An end-to-end multi-scale network for action prediction in videos
Xiaofa Liu, Jianqin Yin, Yuan Sun, Zhicheng Zhang, Jin Tang

TL;DR
This paper introduces an end-to-end multi-scale neural network that predicts actions in partial videos by modeling motion at different temporal scales, improving efficiency and effectiveness over prior methods.
Contribution
The proposed E2EMSNet uniquely combines segment-scale and global-scale modeling within an end-to-end framework for action prediction in videos.
Findings
Effective on BIT, HMDB51, and UCF101 datasets.
Outperforms existing methods in action prediction accuracy.
Maintains low computational cost.
Abstract
In this paper, we develop an efficient multi-scale network to predict action classes in partial videos in an end-to-end manner.

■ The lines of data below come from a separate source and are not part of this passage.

**src/rtl/adc_spi_pkg.sv**
```systemverilog
// ---------------------------------------------------------------------------
// adc_spi_pkg
//   Shared constants for the ADC SPI link: FSM state encodings, config word
//   bit positions, reset config and the data/config widths that the SPI
//   master also uses.
// ---------------------------------------------------------------------------
package adc_spi_pkg;

    localparam int DATA_BITS = 12;
    localparam int CFG_BITS  = 6;

    localparam logic [1:0] ST_IDLE     = 2'd0;
    localparam logic [1:0] ST_CONVERT  = 2'd1;
    localparam logic [1:0] ST_WAIT_LOW = 2'd2;
    localparam logic [1:0] ST_SHIFT    = 2'd3;

    // Config word {S/D, O/S, S1, S0, UNI, SLP}
    localparam int CFG_SD  = 5;
    localparam int CFG_OS  = 4;
    localparam int CFG_S1  = 3;
    localparam int CFG_S0  = 2;
    localparam int CFG_UNI = 1;
    localparam int CFG_SLP = 0;

    // ch0, single-ended, unipolar
    localparam logic [CFG_BITS-1:0] CFG_DEFAULT = 6'b100010;

    function automatic logic [2:0] cfg_channel(input logic [CFG_BITS-1:0] cfg);
        return {cfg[CFG_S1], cfg[CFG_S0], cfg[CFG_OS]};
    endfunction

endpackage

```
**src/rtl/sync_edge.sv**
```systemverilog
// ---------------------------------------------------------------------------
// sync_edge
//   Brings an asynchronous input into the clk domain through STAGES flops
//   (STAGES >= 2) and produces single-cycle rise/fall pulses.
//   clk, reset_n : clock, async active-low reset
//   din          : asynchronous input
//   level        : synchronized level
//   rise, fall   : 1-cycle pulses on synchronized transitions
// ---------------------------------------------------------------------------
module sync_edge #(
    parameter int STAGES = 2
) (
    input  logic clk,
    input  logic reset_n,
    input  logic din,
    output logic level,
    output logic rise,
    output logic fall
);

    logic [STAGES-1:0] sync_q;
    logic              level_q;

    always_ff @(posedge clk or negedge reset_n) begin
        if (!reset_n) begin
            sync_q  <= '0;
            level_q <= 1'b0;
        end else begin
            sync_q  <= {sync_q[STAGES-2:0], din};
            level_q <= sync_q[STAGES-1];
        end
    end

    assign level = sync_q[STAGES-1];
    assign rise  = level & ~level_q;
    assign fall  = ~level & level_q;

endmodule

```
**src/rtl/adc_spi_responder.sv**
```systemverilog
// ---------------------------------------------------------------------------
// adc_spi_responder
//   ADC-side end of the CONVST/SCK/SDI/SDO link. Emulates a 12-bit 8-channel
//   converter: CONVST captures sample_data, a fixed conversion time runs,
//   then a 12-clock frame shifts the result out on spi_sdo (MSB first, on SCK
//   fall) while the next config word shifts in on spi_sdi (on SCK rise).
//
//   state    | meaning
//   ---------+----------------------------------------------------------
//   IDLE     | waiting for CONVST rise
//   CONVERT  | conversion timer running, busy high
//   WAIT_LOW | conversion done, waiting for CONVST low to present MSB
//   SHIFT    | frame in progress
//
//   Ports: clk, reset_n; CONVST/spi_scl/spi_sdi async from the master;
//   spi_sdo result bit; sample_req/sample_ch/sample_data fabric sample
//   handshake; cfg_out active config; busy; frame_done/frame_abort pulses.
// ---------------------------------------------------------------------------
module adc_spi_responder
    import adc_spi_pkg::*;
#(
    parameter int CONV_CYCLES = 80,
    parameter int SYNC_STAGES = 2
) (
    input  logic                 clk,
    input  logic                 reset_n,
    input  logic                 CONVST,
    input  logic                 spi_scl,
    input  logic                 spi_sdi,
    output logic                 spi_sdo,
    output logic                 sample_req,
    output logic [2:0]           sample_ch,
    input  logic [DATA_BITS-1:0] sample_data,
    output logic [CFG_BITS-1:0]  cfg_out,
    output logic                 busy,
    output logic                 frame_done,
    output logic                 frame_abort
);

    localparam int CNT_W = $clog2(CONV_CYCLES);
    localparam logic [DATA_BITS-1:0] BIPOLAR_FLIP = {1'b1, {(DATA_BITS-1){1'b0}}};

    logic cv_level, cv_rise, cv_fall_unused;
    logic sck_level_unused, sck_rise, sck_fall;
    logic sdi_level, sdi_rise_unused, sdi_fall_unused;

    sync_edge #(.STAGES(SYNC_STAGES)) u_sync_cv (
        .clk(clk), .reset_n(reset_n), .din(CONVST),
        .level(cv_level), .rise(cv_rise), .fall(cv_fall_unused)
    );

    sync_edge #(.STAGES(SYNC_STAGES)) u_sync_sck (
        .clk(clk), .reset_n(reset_n), .din(spi_scl),
        .level(sck_level_unused), .rise(sck_rise), .fall(sck_fall)
    );

    // SDI goes through the same depth as SCK so its level lines up with sck_rise.
    sync_edge #(.STAGES(SYNC_STAGES)) u_sync_sdi (
        .clk(clk), .reset_n(reset_n), .din(spi_sdi),
        .level(sdi_level), .rise(sdi_rise_unused), .fall(sdi_fall_unused)
    );

    logic [1:0]           state;
    logic [CNT_W-1:0]     conv_cnt;
    logic [3:0]           bit_cnt;
    logic [DATA_BITS-1:0] data_sr;
    logic [CFG_BITS-1:0]  cfg_sr;
    logic                 start_conv;

    // A CONVST rise mid-frame aborts the frame and restarts like IDLE; it also
    // takes priority over any SCK edge seen in the same cycle.
    assign start_conv = cv_rise && (state == ST_IDLE || state == ST_SHIFT);

    always_ff @(posedge clk or negedge reset_n) begin
        if (!reset_n) begin
            state       <= ST_IDLE;
            conv_cnt    <= '0;
            bit_cnt     <= '0;
            data_sr     <= '0;
            cfg_sr      <= '0;
            cfg_out     <= CFG_DEFAULT;
            sample_ch   <= '0;
            spi_sdo     <= 1'b0;
            sample_req  <= 1'b0;
            busy        <= 1'b0;
            frame_done  <= 1'b0;
            frame_abort <= 1'b0;
        end else begin
            sample_req  <= 1'b0;
            frame_done  <= 1'b0;
            frame_abort <= 1'b0;
            if (start_conv) begin
                frame_abort <= (state == ST_SHIFT);
                sample_req  <= 1'b1;
                data_sr     <= cfg_out[CFG_UNI] ? sample_data : (sample_data ^ BIPOLAR_FLIP);
                sample_ch   <= cfg_channel(cfg_out);
                conv_cnt    <= CNT_W'(CONV_CYCLES - 1);
                busy        <= 1'b1;
                spi_sdo     <= 1'b0;
                bit_cnt     <= '0;
                cfg_sr      <= '0;
                state       <= ST_CONVERT;
            end else begin
                case (state)
                    ST_CONVERT: begin
                        if (conv_cnt == '0) begin
                            busy  <= 1'b0;
                            state <= ST_WAIT_LOW;
                        end else begin
                            conv_cnt <= conv_cnt - 1'b1;
                        end
                    end
                    ST_WAIT_LOW: begin
                        if (!cv_level) begin
                            spi_sdo <= data_sr[DATA_BITS-1];
                            data_sr <= data_sr << 1;
                            bit_cnt <= '0;
                            state   <= ST_SHIFT;
                        end
                    end
                    ST_SHIFT: begin
                        if (sck_rise) begin
                            if (bit_cnt < 4'(CFG_BITS))
                                cfg_sr <= {cfg_sr[CFG_BITS-2:0], sdi_level};
                            bit_cnt <= bit_cnt + 1'b1;
                        end else if (sck_fall && bit_cnt != '0) begin
                            // bit_cnt counts rises, so this fall ends bit (bit_cnt-1)
                            if (bit_cnt == 4'(DATA_BITS)) begin
                                frame_done <= 1'b1;
                                cfg_out    <= cfg_sr;
                                spi_sdo    <= 1'b0;
                                state      <= ST_IDLE;
                            end else begin
                                spi_sdo <= data_sr[DATA_BITS-1];
                                data_sr <= data_sr << 1;
                            end
                        end
                    end
                    default: ;
                endcase
            end
        end
    end

endmodule

```
**config.mk**
```make
export PLATFORM = sky130hd
export DESIGN_NAME = adc_spi_responder
export DESIGN_NICKNAME = d
export VERILOG_FILES = /design/src/rtl/adc_spi_pkg.sv /design/src/rtl/sync_edge.sv /design/src/rtl/adc_spi_responder.sv
export SDC_FILE = /design/constraint.sdc
export NUM_CORES = 1
export LEC_CHECK = 0
export CELL_PAD_IN_SITES_DETAIL_PLACEMENT = 0
export CELL_PAD_IN_SITES_GLOBAL_PLACEMENT = 1
export CORE_ASPECT_RATIO = 1.75
export CORE_UTILIZATION = 43
export DETAILED_ROUTE_END_ITERATION = 7
export GPL_ROUTABILITY_DRIVEN = 0
export PLACE_DENSITY_LB_ADDON = 0.1
export SYNTH_ARGS = -nofsm -noshare
export SYNTH_HDL_FRONTEND = slang
export SYNTH_SLANG_ARGS = --single-unit
```
**constraint.sdc**
```tcl
create_clock -name clk -period 2.5 [get_ports clk]
set_input_delay 0.75 -clock clk [delete_from_list [all_inputs] [get_ports clk]]
set_output_delay 0.75 -clock clk [all_outputs]
set_load 0.02 [all_outputs]
```
==> impl_metrics.csv, run 1 <==
group,metric,value,unit
timing,rsz0062_at_grt,"false",
clock_tree,clockBufferDepth,2,
clock_tree,cts-buffers-inserted,5,
drt,drt-initial-drc-count,25,
timing,fin_hold_ws,357,ps
clock_tree,path_clk_slew,90,ps
finish,n_antenna_cell,0,
grt,overflow,0,
clock_tree,cts_tree,"yes",
synth,ys_ff_latch,53,
finish,fillCellCount,496,
floorplan,die_area,0.00584,mm^2
run_status,status,"finished clean",
finish,drive_gt1_frac,0.150,
synth,syn_avg_cell_area,10.9,um^2
clock_tree,worstSkewPairLatency,300,ps
grt,grt_start_max_net_pins,31,
finish,multi_input_area,976,um^2
worst_setup_path,worst_ep_arrival_time,1470,ps
synth,synth_cells,217,
timing,hold_violations,0,
power_and_ir_drop,p_per_area,966,mW/mm^2
worst_setup_path,crit_path_max_incr_delay,600,ps
worst_setup_path,cp.buffers_inverters,1,
timing,fmax,451,MHz
timing,slew_viol_final,0,
timing,post-route-period-util,0.887,
finish,nets,278,
floorplan,die_h,100,um
drt,firstDrtPassIters,4,
timing,setup_tns,0,ps
clock_tree,ctsResizeCount,0,
drt,drtAntennaViolNets,0,
power_and_ir_drop,leakagePower,1.36,nW
floorplan,die_w,58.2,um
drt,route.detailed.drc,0,
worst_setup_path,crit_path_start_kind,"register",
timing,fin_skew,6.29,ps
synth,synth_nets,242,
power_and_ir_drop,vdd_ir_drop_max,678,uV
grt,antenna_found_initial,0,
place,hpwl,3.06,mm
worst_setup_path,cp_slowest_cell,"clkdlybuf4s50_1",
floorplan,core,0.00530,mm^2
floorplan,initial_core_util,0.448,
finish,regArea,0.00133,mm^2
synth,seq_area_frac_synth,0.559,
grt,grt_pass1_wl,7.84,mm
synth,syn-cell-area,0.00238,mm^2
drt,vias,1654,
worst_setup_path,crit_chain,"clkdlybuf4s50_1",
place,dp_cells,320,
timing,setup_viol,0,
worst_setup_path,cp-end-kind,"output pin",
finish,fin_cells,328,
place,port-buffer-count,30,
clock_tree,cts_setup_buffers,0,
drt,wirelength,4.28,mm
floorplan,io_pins,31,
min_path,hold_path_class,"reg -> reg",
finish,area_growth,22.5,%
worst_setup_path,required,1750,ps
clock_tree,cts.htree.levels,2,
timing,fin_crit,2220,ps
job,max_cap_viol_count,0,
timing,relSlewSlack,0.632,
worst_setup_path,cp_top_family,"buffers and inverters",
synth,ys_types,37,
drt,wl_per_cell,13.1,um
grt,grtUsageTotal,0.172,
worst_setup_path,worstSetupPathType,"reg -> out",
clock_tree,cts_sinks,53,
floorplan,floorplan.rows,35,
timing,tightest_slew,552,ps
grt,grt_pass1_vias,1725,
synth,yosysWarningCount,0,
worst_setup_path,worst-path-max-fanout,3,
clock_tree,postCtsHoldBufs,0,
clock_tree,cts_root_buffer,"clkbuf_8",
drt,viasPerCell,5.04,
[per-layer routing]
metal | track usage | up-vias | routed length [um]
li1 | - | 803 | -
met1 | 0.216 | 813 | 1840
met2 | 0.299 | 33 | 2290
met3 | 0.0271 | 5 | 95
met4 | 0.0549 | 0 | 59
met5 | 0 | - | 0
[area by class of cell]
| cell class | instances | share of cell area |
|---|---|---|
| Multi-Input combinational cell | 147 | 0.335 |
| Tap cell | 74 | 0.0318 |
| Timing Repair Buffer | 37 | 0.124 |
| Clock inverter | 2 | 0.0129 |
| Clock buffer | 6 | 0.0284 |
| Inverter | 9 | 0.0116 |
| Sequential cell | 53 | 0.456 |
[power breakdown]
group	leakage [nW]	internal, W	switching [W]
registers	0.668	0.00104	0.000117
clock network	0.0574	0.000326	0.000280
logic	0.638	0.000501	0.000545
[kinds of logic (layout without fill, tap and decap cells)]
| logic type | Yosys count | count (layout) | synth area share |
|---|---|---|---|
| DFF | 53 | 53 | 0.559 |
| adders and majority gates | 8 | 8 | 0.0421 |
| buffers and inverters | 17 | 54 | 0.0300 |
| muxes | 24 | 24 | 0.111 |
| xor gates and xnor gates | 5 | 5 | 0.0184 |
| and+or+nand+nor | 80 | 80 | 0.152 |
| AOI/OAI and AO/OA | 30 | 30 | 0.0874 |
[flip-flops by register name, indices dropped and copies added (netlist names)]
| register | flops |
|---|---|
| cfg_sr | 6 |
| u_sync_sck.sync_q | 2 |
| u_sync_cv.sync_q | 2 |
| u_sync_cv.level_q | 1 |
| sample_ch | 3 |
| sample_req | 1 |
| state | 2 |
| cfg_out | 6 |
| bit_cnt | 4 |
| frame_abort | 1 |
| u_sync_sdi.sync_q | 2 |
| spi_sdo | 1 |
| frame_done | 1 |
| u_sync_sck.level_q | 1 |
| busy | 1 |
| conv_cnt | 7 |
| data_sr | 12 |
[cell usage in the layout, fill, tap and decap left out, drive strengths merged, types with 3 or more instances in the layout]
| cell type | n |
|---|---|
| a21oi | 4 |
| buf | 8 |
| clkbuf | 6 |
| clkdlybuf4s50 | 29 |
| dfrtp | 51 |
| ha | 8 |
| inv | 9 |
| mux2 | 18 |
| mux2i | 6 |
| nand2 | 49 |
| nand3 | 5 |
| nor2 | 9 |
| o211ai | 3 |
| o21ai | 11 |
| o31ai | 4 |
| or4 | 3 |
| xor2 | 4 |
[final timing paths]
kind / start / to / slack (ps) / depth (start not counted)
max: cfg_out[1]$_DFFE_PN1P_ / cfg_out[1] / 280 / 1
min reg2reg: u_sync_sck.sync_q[0]$_DFF_PN0_ / u_sync_sck.sync_q[1]$_DFF_PN0_ / 360 / 0
max in group asynchronous: reset_n / cfg_out[1]$_DFFE_PN1P_ / 1470 / 2
max reg2reg: state[0]$_DFFE_PN0P_ / data_sr[11]$_DFFE_PN0P_ / 360 / 6
min in group asynchronous: reset_n / cfg_sr[5]$_DFFE_PN0P_ / 420 / 1
min: u_sync_sck.sync_q[0]$_DFF_PN0_ / u_sync_sck.sync_q[1]$_DFF_PN0_ / 360 / 0
[cell usage after synthesis]
cell / n / area, um^2
o2111ai_1: 1 / 8.76
a2bb2oi_1: 1 / 8.76
o211ai_1: 3 / 22.5
o21ai_0: 10 / 50.1
o31ai_1: 4 / 30.0
buf_2: 6 / 30.0
ha_1: 8 / 100
nand3_1: 5 / 25.0
o221ai_1: 1 / 8.76
and3_1: 1 / 6.26
or3_1: 2 / 12.5
inv_1: 9 / 33.8
xor2_1: 4 / 35.0
a21oi_1: 4 / 20.0
mux2i_1: 6 / 60.1
dfrtp_1: 51 / 1280
o21a_1: 2 / 15.0
nor2_1: 9 / 33.8
nand2_1: 49 / 184
and3b_1: 1 / 8.76
nand2b_1: 2 / 12.5
nor3_2: 1 / 10.0
o311ai_0: 1 / 8.76
o21ai_4: 1 / 16.3
nand4_1: 1 / 6.26
nor2b_1: 1 / 6.26
xnor2_1: 1 / 8.76
nor3_1: 1 / 5.00
o2bb2ai_1: 1 / 8.76
a32o_1: 1 / 10.0
nand3b_1: 1 / 7.51
clkbuf_1: 2 / 7.51
dfstp_2: 2 / 52.6
nor3b_1: 2 / 15.0
or4_1: 3 / 22.5
and2_1: 1 / 6.26
mux2_2: 18 / 203
[stage by stage]
step,area (um^2),setup slack [ps],utilization,power [W]
6_report,2910,283,0.549,0.00281
5_1_grt,2910,233,0.549,0.00303
4_1_cts,2910,269,0.549,0.00286
3_5_place_dp,2790,358,0.527,0.00224
3_3_place_gp,2790,389,0.527,0.00222
2_1_floorplan,2380,598,-,0.00195
No activity file was read; power rests on OpenSTA's default activity.
==> inputs of run 2 (changes only) <==
- CORE_MARGIN: default -> 4
==> run 2 against run 1 <==
  * First-iteration DRC count up 68%
  * Total power down 4.0%
  * Sequential share of layout area up 0.54 points
  * Worst hold slack about the same
  * Largest cell class unchanged
==> impl_metrics.csv, run 2 (synthesis gave the netlist of run 1 again) <==
group,metric,value,unit
timing,post-route-period-util,0.891,
finish,final_common_cell,"dfrtp_1",
drt,drt-initial-drc-count,42,
place,port-buffer-count,30,
min_path,hold_path_end,"u_sync_sck.sync_q[1]$_DFF_PN0_",
finish,nets,277,
worst_setup_path,cp_slowest_cell,"clkdlybuf4s50_1",
timing,fin_crit,2230,ps
min_path,hold_path_class,"reg -> reg",
grt,antenna_found_initial,0,
place,dpl_cell_area,0.00278,mm^2
min_path,min_path_cells,0,
worst_setup_path,cp.buffers_inverters,1,
clock_tree,cts.htree.levels,2,
worst_setup_path,crit_path_start_kind,"register",
worst_setup_path,r2r-end,"data_sr[9]$_DFFE_PN0P_",
run_status,status,"finished clean",
floorplan,core,0.00530,mm^2
timing,setup_viol,0,
drt,wl_per_cell,13.8,um
worst_setup_path,required,1750,ps
clock_tree,ctsResizeCount,0,
finish,final_cell_mix,"51 x dfrtp_1, 49 x nand2_1, 29 x clkdlybuf4s50_1",
grt,grt_start_max_net_pins,54,
finish,largest_reg_flops,12,
worst_setup_path,r2r_cells,6,
job,max_cap_viol_count,0,
worst_setup_path,cp_top_family,"buffers and inverters",
finish,n_antenna_cell,0,
worst_setup_path,worst_ep_arrival_time,1480,ps
clock_tree,cts_setup_buffers,0,
place,hpwl,3.18,mm
drt,viasPerCell,4.99,
power_and_ir_drop,p_per_area,939,mW/mm^2
floorplan,floorplan.rows,35,
floorplan,die_h,106,um
clock_tree,cts_root_buffer,"clkbuf_8",
floorplan,die_w,64.2,um
timing,hold_violations,0,
clock_tree,postCtsHoldBufs,0,
timing,slew_viol_final,0,
timing,fmax,449,MHz
clock_tree,worstSkewPairLatency,310,ps
worst_setup_path,worstSetupPathType,"reg -> out",
finish,final_area,0.00288,mm^2
drt,wirelength,4.50,mm
finish,regMostFlops,"data_sr",
power_and_ir_drop,vdd_ir_drop_max,606,uV
finish,fillCellCount,480,
clock_tree,cts_tree,"yes",
floorplan,initial_core_util,0.448,
clock_tree,path_clk_slew,100,ps
floorplan,io_pins,31,
drt,vias,1631,
worst_setup_path,crit_path_max_incr_delay,600,ps
timing,relSlewSlack,0.634,
finish,largestRegisters,"data_sr x12, conv_cnt x7",
min_path,hold_path.startpoint,"u_sync_sck.sync_q[0]$_DFF_PN0_",
worst_setup_path,regToRegStartpoint,"state[0]$_DFFE_PN0P_",
drt,drtAntennaViolNets,0,
worst_setup_path,crit_chain,"clkdlybuf4s50_1",
grt,grt_pass1_vias,1712,
grt,overflow,0,
clock_tree,cts_sinks,53,
clock_tree,clockBufferDepth,2,
drt,firstDrtPassIters,4,
worst_setup_path,cp-end-kind,"output pin",
timing,tightest_slew,549,ps
finish,area_growth,21.1,%
floorplan,die_area,0.00683,mm^2
power_and_ir_drop,leakagePower,1.35,nW
timing,rsz0062_at_grt,"false",
grt,grt_pass1_wl,7.98,mm
worst_setup_path,worst-path-max-fanout,3,
finish,drive_gt1_frac,0.146,
timing,fin_skew,8.83,ps
drt,route.detailed.drc,0,
timing,setup_tns,0,ps
worst_setup_path,rrSetupSlack,390,ps
grt,grtUsageTotal,0.148,
clock_tree,cts-buffers-inserted,5,
run 2: layout make-up:
class	count	area, um^2	area share
clock inverters	3	25.0	0.00870
inverters	9	33.8	0.0117
multi-input cells	147	976	0.339
clock buffers	5	68.8	0.0239
repair buffers	36	353	0.123
well taps	74	92.6	0.0322
flip-flops and latches	53	1330	0.462
run 2: per-stage QoR:
stage                     utilization  std cells  hold slack [ps]  setup slack [ps]  total power (W)
after floorplan                     -        217              331               598          0.00195
after global placement          0.525        319              334               406          0.00223
after detailed placement        0.525        319              339               370          0.00224
after CTS                       0.543        327              362               243          0.00275
after global routing            0.543        327              378               207          0.00294
final                           0.543        327              357               271          0.00270
run 2: how the worst max path moves through the flow:
stage                      startpoint                      to  slack (ps)  depth (start not counted)
3_5_place_dp     state[0]$_DFFE_PN0P_  data_sr[1]$_DFFE_PN0P_         370                          6
3_3_place_gp   bit_cnt[0]$_DFFE_PN0P_  data_sr[5]$_DFFE_PN0P_         410                          6
4_1_cts        cfg_out[1]$_DFFE_PN1P_              cfg_out[1]         240                          1
6_report       cfg_out[1]$_DFFE_PN1P_              cfg_out[1]         270                          1
5_1_grt          state[0]$_DFFE_PN0P_  data_sr[9]$_DFFE_PN0P_         210                          6
2_1_floorplan    state[0]$_DFFE_PN0P_     spi_sdo$_DFFE_PN0P_         600                          7
run 2: per-layer routing:
metal | vias to the layer above | part of all wire | track usage
li1 | 807 | - | -
met1 | 785 | 0.41 | 0.173
met2 | 31 | 0.53 | 0.261
met3 | 8 | 0.035 | 0.0338
met4 | 0 | 0.019 | 0.0560
met5 | - | 0 | 0
run 2: power breakdown:
part	switching, W	internal [W]
registers	0.000118	0.00104
logic	0.000546	0.000499
clock network	0.000291	0.000203
==> inputs of run 3 (changes only) <==
- CTS_CLUSTER_DIAMETER: default -> 30
- SKIP_LAST_GASP: default -> 1
==> results of run 3 <==
Same layout as run 2: the final DEF is identical, and so are final timing and power.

Unlike most existing methods with offline feature generation, our method directly takes frames as input and further models motion evolution on two different temporal scales.Therefore, we solve the complexity problems of the two stages of modeling and the problem of insufficient temporal and spatial information of a single scale. Our proposed End-to-End MultiScale Network (E2EMSNet) is composed of two scales which are named segment scale and observed global scale. The segment scale leverages temporal difference over consecutive frames for finer motion patterns by supplying 2D convolutions. For observed global scale, a Long Short-Term Memory (LSTM) is incorporated to capture motion features of observed frames. Our model provides a simple and efficient modeling…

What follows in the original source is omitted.